Jeff Adachi The Lifer and the Lawyer Who Won't Quit.

Justice Denied honors those men and women who distinguish themselves above others and who fulfill our collective ideal of what it means to be an advocate. These are people who have not sought the limelight, but just did what was right. Sometimes these champions are paid for their work, but no one can pay enough money to move anyone's heart to fight hard for an innocent person. The great majority of innocent people in prison have no champion, and it is a cruel fact of life that many will die never having tasted the justice and freedom they deserved. We publish the names of these Heroes At The Bar to inspire and encourage others to fight the good fight for justice. Our thanks go to all the lawyers who toil against all the odds and often are poorly paid who do it for the reward of the deepest satisfaction of all -- acquitting themselves as excellent human beings. May their tribe increase!

If you know of any lawyer or paralegal or prosecutors who have gone above and beyond the call of duty to help free an innocent person, we want to know about it. We want to give them our award of excellence. Contact Justice: Denied


JEFF ADACHI: The Lifer and the Lawyer Who Won't Quit

By Linda Cordero, JD Guest Contributor

After 10 years behind bars, J.J. Tennison still maintains his innocence, and his public defender is still fighting for him.

In August 1989, Roderick Shannon was beaten and killed in San Francisco's Visitacion Valley neighborhood. The attack claimed two lives and sent nine others to the hospital with gunshot wounds. In late 1990, two young men were convicted of the killing and sentenced to 25 to life. Ten years later, both men maintain their innocence.

At trial, the prosecution relied extensively on the ever-evolving testimony of two young thieves in obtaining convictions. Jeff Adachi, a new public defender with only three years experience, was assigned to represent J.J. Tennison. He found a case riddled with inconsistencies, contradictions, and stories that often made no sense. Believing the prosecution had a flimsy case, the young attorney didn't mount a major-league defense. He figured his client would walk. The jury ruling finding J.J. Tennison guilty stunned his legal team.

When a client is found guilty, the public defender nearly always washes his or her hands of the matter, strolling off as the former client is led away. Appeals are left to state-paid lawyers or private counsel. Not so here, where Jeff Adachi immediately met with his investigator and committed to start over, excavate fresh evidence and reconstruct the case.

A month later, San Francisco police officers picked up Lovinsky Ricard, Jr. on a routine drug warrant. Ricard confessed to the killing of Shannon, just like in the movies. However, a judge found the confession unreliable and refused Tennison's request for a new trial. Three years later, as the investigation continued, an eyewitness stepped forward with a detailed version of the killing, confirming that the convicted men had no part in it. Surely Tennison could go free, now. Wrong again -- the district attorney didn't feel the witness' narrative was strong enough to reopen the case.

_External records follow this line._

File: config.mk
export PLATFORM = sky130hd
export DESIGN_NAME = handshake_constant_seq
export DESIGN_NICKNAME = d
export VERILOG_FILES = /design/src/rtl/handshake_constant_seq_pkg.sv /design/src/rtl/handshake_skid_buf.sv /design/src/rtl/handshake_constant_seq.sv
export SDC_FILE = /design/constraint.sdc
export NUM_CORES = 1
export LEC_CHECK = 0
export ABC_AREA = 1
export BUFFER_PORTS_ARGS = -buffer_cell sky130_fd_sc_hd__buf_2
export CAP_MARGIN = 20
export CORE_UTILIZATION = 32
export DETAILED_ROUTE_END_ITERATION = 7
export PLACE_DENSITY = 0.74
export SYNTH_ARGS = -nofsm -noshare
export SYNTH_HDL_FRONTEND = slang
export SYNTH_SLANG_ARGS = --single-unit
File: constraint.sdc
create_clock -name clk -period 0.8 [get_ports clk]
set_input_delay 0.04 -clock clk [delete_from_list [all_inputs] [get_ports clk]]
set_output_delay 0.04 -clock clk [all_outputs]
set_load 0.01 [all_outputs]
File: src/rtl/handshake_constant_seq_pkg.sv
// Shared definitions for the registered constant-sequence source.
//   idx_w()   : width of the table index, at least one bit even for DEPTH==1
//   MODE_WRAP : index wraps from DEPTH-1 back to 0
//   MODE_SAT  : index holds at DEPTH-1
package handshake_constant_seq_pkg;

  localparam int MODE_WRAP = 0;
  localparam int MODE_SAT  = 1;

  function automatic int idx_w(input int depth);
    return (depth <= 1) ? 1 : $clog2(depth);
  endfunction

endpackage

File: src/rtl/handshake_skid_buf.sv
// Two-entry elastic register. Full throughput with registered ready and
// valid: the main slot drives outs directly, the skid slot catches the one
// token accepted while the consumer stalls.
//   clk, rst              : clock, synchronous active-low reset
//   ins/ins_valid/ins_ready     : upstream channel (ins_ready registered)
//   outs/outs_valid/outs_ready  : downstream channel (outs, outs_valid registered)
module handshake_skid_buf #(
  parameter int DATA_WIDTH = 32
) (
  input  logic                  clk,
  input  logic                  rst,
  input  logic [DATA_WIDTH-1:0] ins,
  input  logic                  ins_valid,
  output logic                  ins_ready,
  output logic [DATA_WIDTH-1:0] outs,
  output logic                  outs_valid,
  input  logic                  outs_ready
);

  logic [DATA_WIDTH-1:0] skid_data;
  logic                  skid_valid;
  logic                  accept;
  logic                  fire;

  assign accept = ins_valid & ins_ready;
  assign fire   = outs_valid & outs_ready;

  always_ff @(posedge clk) begin
    if (!rst) begin
      outs       <= '0;
      outs_valid <= 1'b0;
      skid_data  <= '0;
      skid_valid <= 1'b0;
      ins_ready  <= 1'b0;
    end else begin
      // ins_ready tracks the next skid state, so it always equals !skid_valid
      ins_ready <= 1'b1;
      if (skid_valid) begin
        // ins_ready is low here, so no accept can coincide
        if (fire) begin
          outs       <= skid_data;
          skid_valid <= 1'b0;
        end else begin
          ins_ready  <= 1'b0;
        end
      end else if (accept) begin
        if (!outs_valid || fire) begin
          outs       <= ins;
          outs_valid <= 1'b1;
        end else begin
          skid_data  <= ins;
          skid_valid <= 1'b1;
          ins_ready  <= 1'b0;
        end
      end else if (fire) begin
        // outs keeps its stale value; only the valid flag drops
        outs_valid <= 1'b0;
      end
    end
  end

endmodule
===== src/rtl/inst_decode_stage.sv =====
// Registered decode stage for the 17-opcode ISA (NOP..JML) with a valid/ready handshake on both sides.
// Optional load-use interlock is enabled by defining DEC_HAZARD_EN.
module inst_decode_stage #(
    parameter  int OPC_W  = 5,
    parameter  int RA_W   = 3,
    parameter  int SH_W   = 3,
    parameter  int CNT_W  = 16,
    localparam int INST_W = OPC_W + 3*RA_W + SH_W
) (
    input  logic              clk,
    input  logic              rst,
    input  logic              in_valid,
    output logic              in_ready,
    input  logic [INST_W-1:0] inst_in,
    input  logic              flush,
    output logic              out_valid,
    input  logic              out_ready,
    output logic [RA_W-1:0]   DA,
    output logic [RA_W-1:0]   AA,
    output logic [RA_W-1:0]   BA,
    output logic [SH_W-1:0]   SH,
    output logic [3:0]        FS,
    output logic [1:0]        BS,
    output logic [1:0]        MD,
    output logic              PS,
    output logic              MW,
    output logic              RW,
    output logic              MA,
    output logic              MB,
    output logic              CS,
    output logic              OE,
    output logic              ill_op,
    output logic              ill_seen,
    output logic [CNT_W-1:0]  stall_cnt,
    output logic [CNT_W-1:0]  issue_cnt
);

    localparam logic [OPC_W-1:0] OP_NOP  = OPC_W'(0);
    localparam logic [OPC_W-1:0] OP_ADD  = OPC_W'(1);
    localparam logic [OPC_W-1:0] OP_OUT  = OPC_W'(2);
    localparam logic [OPC_W-1:0] OP_SLT  = OPC_W'(3);
    localparam logic [OPC_W-1:0] OP_AND  = OPC_W'(4);
    localparam logic [OPC_W-1:0] OP_LD   = OPC_W'(5);
    localparam logic [OPC_W-1:0] OP_SBI  = OPC_W'(6);
    localparam logic [OPC_W-1:0] OP_LSL  = OPC_W'(7);
    localparam logic [OPC_W-1:0] OP_IN   = OPC_W'(8);
    localparam logic [OPC_W-1:0] OP_XRI  = OPC_W'(9);
    localparam logic [OPC_W-1:0] OP_ADI  = OPC_W'(10);
    localparam logic [OPC_W-1:0] OP_BZ   = OPC_W'(11);
    localparam logic [OPC_W-1:0] OP_BNZ  = OPC_W'(12);
    localparam logic [OPC_W-1:0] OP_ST   = OPC_W'(13);
    localparam logic [OPC_W-1:0] OP_MOVA = OPC_W'(14);
    localparam logic [OPC_W-1:0] OP_JMP  = OPC_W'(15);
    localparam logic [OPC_W-1:0] OP_JML  = OPC_W'(16);

    logic [OPC_W-1:0] w_opc;
    logic [RA_W-1:0]  w_f_da, w_f_aa, w_f_ba, w_da, w_aa, w_ba;
    logic [SH_W-1:0]  w_sh;
    logic [3:0]       w_fs;
    logic [1:0]       w_bs, w_md;
    logic             w_ps, w_mw, w_rw, w_ma, w_mb, w_cs, w_oe, w_ill;
    logic             w_uses_a, w_uses_b, w_is_ld;
    logic             w_load_en, w_hazard, w_take;

    assign w_opc  = inst_in[INST_W-1 -: OPC_W];
    assign w_f_da = inst_in[INST_W-OPC_W-1 -: RA_W];
    assign w_f_aa = inst_in[INST_W-OPC_W-RA_W-1 -: RA_W];
    assign w_f_ba = inst_in[INST_W-OPC_W-2*RA_W-1 -: RA_W];

    // Instruction decoder: opcode to datapath controls and register-use flags
    always_comb begin
        w_da     = w_f_da;
        w_aa     = w_f_aa;
        w_ba     = '0;
        w_sh     = '0;
        w_fs     = 4'd0;
        w_bs     = 2'd0;
        w_md     = 2'd0;
        w_ps     = 1'b0;
        w_mw     = 1'b0;
        w_rw     = 1'b0;
        w_ma     = 1'b0;
        w_mb     = 1'b0;
        w_cs     = 1'b0;
        w_oe     = 1'b0;
        w_ill    = 1'b0;
        w_uses_a = 1'b1;
        w_uses_b = 1'b0;
        w_is_ld  = 1'b0;
        case (w_opc)
            OP_NOP:  begin w_da = '0; w_aa = '0; w_uses_a = 1'b0; end
            OP_ADD:  begin w_rw = 1'b1; w_fs = 4'd1; w_ba = w_f_ba; w_uses_b = 1'b1; end
            OP_OUT:  begin w_fs = 4'd2; w_oe = 1'b1; w_ba = w_f_ba; w_uses_b = 1'b1; end
            OP_SLT:  begin w_rw = 1'b1; w_fs = 4'd3; w_ba = w_f_ba; w_md = 2'd2; w_uses_b = 1'b1; end
            OP_AND:  begin w_rw = 1'b1; w_fs = 4'd4; w_ba = w_f_ba; w_uses_b = 1'b1; end
            OP_LD:   begin w_rw = 1'b1; w_fs = 4'd5; w_md = 2'd1; w_is_ld = 1'b1; end
            OP_SBI:  begin w_rw = 1'b1; w_fs = 4'd6; w_ba = w_f_ba; w_uses_b = 1'b1; end
            OP_LSL:  begin w_rw = 1'b1; w_fs = 4'd7; w_ba = w_f_ba; w_sh = inst_in[SH_W-1:0]; w_uses_b = 1'b1; end
            OP_IN:   begin w_rw = 1'b1; w_fs = 4'd8; w_uses_a = 1'b0; end
            OP_XRI:  begin w_rw = 1'b1; w_fs = 4'd9; w_ba = w_f_ba; w_mb = 1'b1; w_uses_b = 1'b1; end
            OP_ADI:  begin w_rw = 1'b1; w_fs = 4'd10; w_mb = 1'b1; end
            OP_BZ:   begin w_fs = 4'd11; w_bs = 2'b01; w_mb = 1'b1; w_cs = 1'b1; w_da = '0; end
            OP_BNZ:  begin w_fs = 4'd12; w_bs = 2'b01; w_ps = 1'b1; w_mb = 1'b1; w_cs = 1'b1; w_da = '0; end
            OP_ST:   begin w_mw = 1'b1; w_ba = w_f_ba; w_uses_b = 1'b1; end
            OP_MOVA: begin w_rw = 1'b1; w_fs = 4'd13; end
            OP_JMP:  begin w_bs = 2'b11; w_mb = 1'b1; w_cs = 1'b1; w_da = '0; w_aa = '0; w_uses_a = 1'b0; end
            OP_JML:  begin w_bs = 2'b10; w_rw = 1'b1; w_mb = 1'b1; w_cs = 1'b1; end
            default: begin w_da = '0; w_aa = '0; w_ill = 1'b1; w_uses_a = 1'b0; end
        endcase
    end

    assign w_load_en = !out_valid | out_ready;
    assign in_ready  = w_load_en & !w_hazard & !flush;
    assign w_take    = w_load_en & in_valid & !w_hazard & !flush;

`ifdef DEC_HAZARD_EN
    typedef enum logic {RUN = 1'b0, LDP = 1'b1} hz_state_t;
    hz_state_t        r_state;
    logic [RA_W-1:0]  r_ld_da;
    logic [CNT_W-1:0] r_stall_cnt;

    assign w_hazard = (r_state == LDP) & in_valid &
                      ((w_uses_a & (w_f_aa == r_ld_da)) | (w_uses_b & (w_f_ba == r_ld_da)));
    assign stall_cnt = r_stall_cnt;

    // Load-use tracker: LDP while an LD sits in the output register; a hit inserts one bubble
    always_ff @(posedge clk or posedge rst) begin
        if (rst) begin
            r_state     <= RUN;
            r_ld_da     <= '0;
            r_stall_cnt <= '0;
        end else if (flush) begin
            r_state <= RUN;
        end else if (w_load_en & w_hazard) begin
            r_state <= RUN;
            if (r_stall_cnt != {CNT_W{1'b1}}) begin
                r_stall_cnt <= r_stall_cnt + CNT_W'(1);
            end
        end else if (w_take) begin
            r_state <= w_is_ld ? LDP : RUN;
            r_ld_da <= w_da;
        end
    end
`else
    logic w_unused_hz;
    assign w_unused_hz = &{1'b0, w_uses_a, w_uses_b, w_is_ld};
    assign w_hazard    = 1'b0;
    assign stall_cnt   = '0;
`endif

    logic [RA_W-1:0]  r_da, r_aa, r_ba;
    logic [SH_W-1:0]  r_sh;
    logic [3:0]       r_fs;
    logic [1:0]       r_bs, r_md;
    logic             r_ps, r_mw, r_rw, r_ma, r_mb, r_cs, r_oe, r_ill, r_ill_seen, r_out_valid;
    logic [CNT_W-1:0] r_issue_cnt;

    // Output pipeline register; a flushed or bubbled slot keeps stale controls with out_valid low
    always_ff @(posedge clk or posedge rst) begin
        if (rst) begin
            r_out_valid <= 1'b0;
            r_da <= '0; r_aa <= '0; r_ba <= '0; r_sh <= '0;
            r_fs <= 4'd0; r_bs <= 2'd0; r_md <= 2'd0;
            r_ps <= 1'b0; r_mw <= 1'b0; r_rw <= 1'b0; r_ma <= 1'b0;
            r_mb <= 1'b0; r_cs <= 1'b0; r_oe <= 1'b0; r_ill <= 1'b0;
            r_ill_seen  <= 1'b0;
            r_issue_cnt <= '0;
        end else begin
            if (r_out_valid & out_ready & (r_issue_cnt != {CNT_W{1'b1}})) begin
                r_issue_cnt <= r_issue_cnt + CNT_W'(1);
            end
            if (flush) begin
                r_out_valid <= 1'b0;
            end else if (w_take) begin
                r_out_valid <= 1'b1;
                r_da <= w_da; r_aa <= w_aa; r_ba <= w_ba; r_sh <= w_sh;
                r_fs <= w_fs; r_bs <= w_bs; r_md <= w_md;
                r_ps <= w_ps; r_mw <= w_mw; r_rw <= w_rw; r_ma <= w_ma;
                r_mb <= w_mb; r_cs <= w_cs; r_oe <= w_oe; r_ill <= w_ill;
                if (w_ill) begin
                    r_ill_seen <= 1'b1;
                end
            end else if (w_load_en) begin
                r_out_valid <= 1'b0;
            end
        end
    end

    assign out_valid = r_out_valid;
    assign DA = r_da;  assign AA = r_aa;  assign BA = r_ba;  assign SH = r_sh;
    assign FS = r_fs;  assign BS = r_bs;  assign MD = r_md;
    assign PS = r_ps;  assign MW = r_mw;  assign RW = r_rw;  assign MA = r_ma;
    assign MB = r_mb;  assign CS = r_cs;  assign OE = r_oe;
    assign ill_op    = r_ill;
    assign ill_seen  = r_ill_seen;
    assign issue_cnt = r_issue_cnt;

endmodule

Adachi states that he will never, ever, give up on his client. "I don't care what it takes. I could be 80 years old. I'll never give up."

Over the last decade, four courts have vetoed Tennison's bid for a new trial. Last month, the Ninth Circuit U.S. Court of Appeals, the highest-ranking federal court in the western United States, overturned the ruling of the trial court, instructing them to review J.J. Tennison's situation. It's not freedom, nor necessarily a new trial. It does require the trial court to examine the new eyewitness' sworn statement and Ricard's confession to determine whether a retrial should be ordered.

Dedication, persistence and responsibility to clients above and beyond the "call of duty," of which this case is but one example, have earned Jeff Adachi my respect and admiration, and my nomination as a Hero at the Bar.